§ **What is required**
Beneath this line are the data; copy exactly the part of them that opens with the line containing "export SYNTH_SLANG_ARGS = --single-unit" and closes with the line containing "localparam logic [4:0] K_X = 5'h1C;", and only that part.

Stored data entries:
*** Begin section ***

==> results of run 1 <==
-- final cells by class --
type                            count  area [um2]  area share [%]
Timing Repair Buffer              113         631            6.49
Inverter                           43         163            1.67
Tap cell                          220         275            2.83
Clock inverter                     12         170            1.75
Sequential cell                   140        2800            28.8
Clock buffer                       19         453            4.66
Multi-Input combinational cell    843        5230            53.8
===== config.mk =====
export PLATFORM = sky130hd
export DESIGN_NAME = serial_8b10b_char_codec
export DESIGN_NICKNAME = d
export VERILOG_FILES = /design/src/logic/char_codec_pkg.sv /design/src/logic/serial_8b10b_char_codec.sv /design/src/logic/char_encoder.sv /design/src/logic/char_decoder.sv
export SDC_FILE = /design/constraint.sdc
export NUM_CORES = 1
export LEC_CHECK = 0
export BUFFER_PORTS_ARGS = -buffer_cell sky130_fd_sc_hd__buf_4
export CORE_UTILIZATION = 30
export CTS_CLUSTER_SIZE = 28
export DETAILED_ROUTE_END_ITERATION = 10
export PLACE_DENSITY = 0.53
export SLEW_MARGIN = 20
export SYNTH_ARGS = -nofsm -noshare
export SYNTH_HDL_FRONTEND = slang
export SYNTH_SLANG_ARGS = --single-unit

===== constraint.sdc =====
create_clock -name core_clk -period 24.6 [get_ports core_clk]
set_clock_uncertainty 0.2 [all_clocks]
set_input_delay 3.69 -clock core_clk [delete_from_list [all_inputs] [get_ports core_clk]]
set_output_delay 3.69 -clock core_clk [all_outputs]
set_load 0.05 [all_outputs]

===== src/logic/char_codec_pkg.sv =====
// Package with the 8b/10b code tables, constants and coding functions.
package char_codec_pkg;

    localparam logic RD_INIT = 1'b0;
    localparam int SYNC_N = 3;
    localparam logic [3:0] BIT_LAST = 4'h9;
    localparam logic [1:0] BYTE_LAST = 2'h3;
    localparam int ERR_W = 16;
    localparam logic [ERR_W-1:0] ERR_MAX = 16'hFFFF;
    localparam logic [2:0] HALF6 = 3'h3;
    localparam logic [2:0] HALF4 = 3'h2;
    localparam logic [4:0] K_X = 5'h1C;
    localparam logic [2:0] K_Y_PRIM = 3'h3;
    localparam logic [2:0] K_Y_SYNC = 3'h5;
    localparam logic [5:0] K6_NEG = 6'h0F;
    localparam logic [9:0] K283_NEG = 10'h0F3;
    localparam logic [9:0] K283_POS = 10'h30C;
    localparam logic [9:0] K285_NEG = 10'h0FA;
    localparam logic [9:0] K285_POS = 10'h305;
    localparam logic [3:0] ALT7 = 4'h7;

    // Codes for negative running disparity, bit a in the most significant place.
    localparam logic [5:0] TAB6 [0:31] = '{
        6'h27, 6'h1D, 6'h2D, 6'h31, 6'h35, 6'h29, 6'h19, 6'h38,
        6'h39, 6'h25, 6'h15, 6'h34, 6'h0D, 6'h2C, 6'h1C, 6'h17,
        6'h1B, 6'h23, 6'h13, 6'h32, 6'h0B, 6'h2A, 6'h1A, 6'h3A,
        6'h33, 6'h26, 6'h16, 6'h36, 6'h0E, 6'h2E, 6'h1E, 6'h2B
    };
    localparam logic [3:0] TAB4 [0:7] = '{
        4'hB, 4'h9, 4'h5, 4'hC, 4'hD, 4'hA, 4'h6, 4'hE
    };

    // Disparity at the end of one sub-block, carried into the next one.
    function automatic logic rd_step(input logic rd, input logic [5:0] c, input logic [2:0] half);
        logic [2:0] ones;
        ones = 3'($countones(c));
        if (ones > half) return 1'b1;
        if (ones < half) return 1'b0;
        return rd;
    endfunction

    function automatic logic [5:0] enc6(input logic [4:0] x, input logic rd);
        logic [5:0] c;
        c = TAB6[x];
        if (rd && (($countones(c) != 3) || (x == 5'h07))) c = ~c;
        return c;
    endfunction

    // The alternate code for y = 7 avoids a run of five equal bits across e, i, f.
    function automatic logic [3:0] enc4(input logic [2:0] y, input logic rd, input logic e,
                                        input logic i);
        logic [3:0] c;
        c = TAB4[y];
        if ((y == 3'h7) && ((!rd && e && i) || (rd && !e && !i))) c = ALT7;
        if (rd && (($countones(c) != 2) || (y == 3'h3))) c = ~c;
        return c;
    endfunction

endpackage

*** End section ***

§ **Response to the exercise**
export SYNTH_SLANG_ARGS = --single-unit

===== constraint.sdc =====
create_clock -name core_clk -period 24.6 [get_ports core_clk]
set_clock_uncertainty 0.2 [all_clocks]
set_input_delay 3.69 -clock core_clk [delete_from_list [all_inputs] [get_ports core_clk]]
set_output_delay 3.69 -clock core_clk [all_outputs]
set_load 0.05 [all_outputs]

===== src/logic/char_codec_pkg.sv =====
// Package with the 8b/10b code tables, constants and coding functions.
package char_codec_pkg;

    localparam logic RD_INIT = 1'b0;
    localparam int SYNC_N = 3;
    localparam logic [3:0] BIT_LAST = 4'h9;
    localparam logic [1:0] BYTE_LAST = 2'h3;
    localparam int ERR_W = 16;
    localparam logic [ERR_W-1:0] ERR_MAX = 16'hFFFF;
    localparam logic [2:0] HALF6 = 3'h3;
    localparam logic [2:0] HALF4 = 3'h2;
    localparam logic [4:0] K_X = 5'h1C;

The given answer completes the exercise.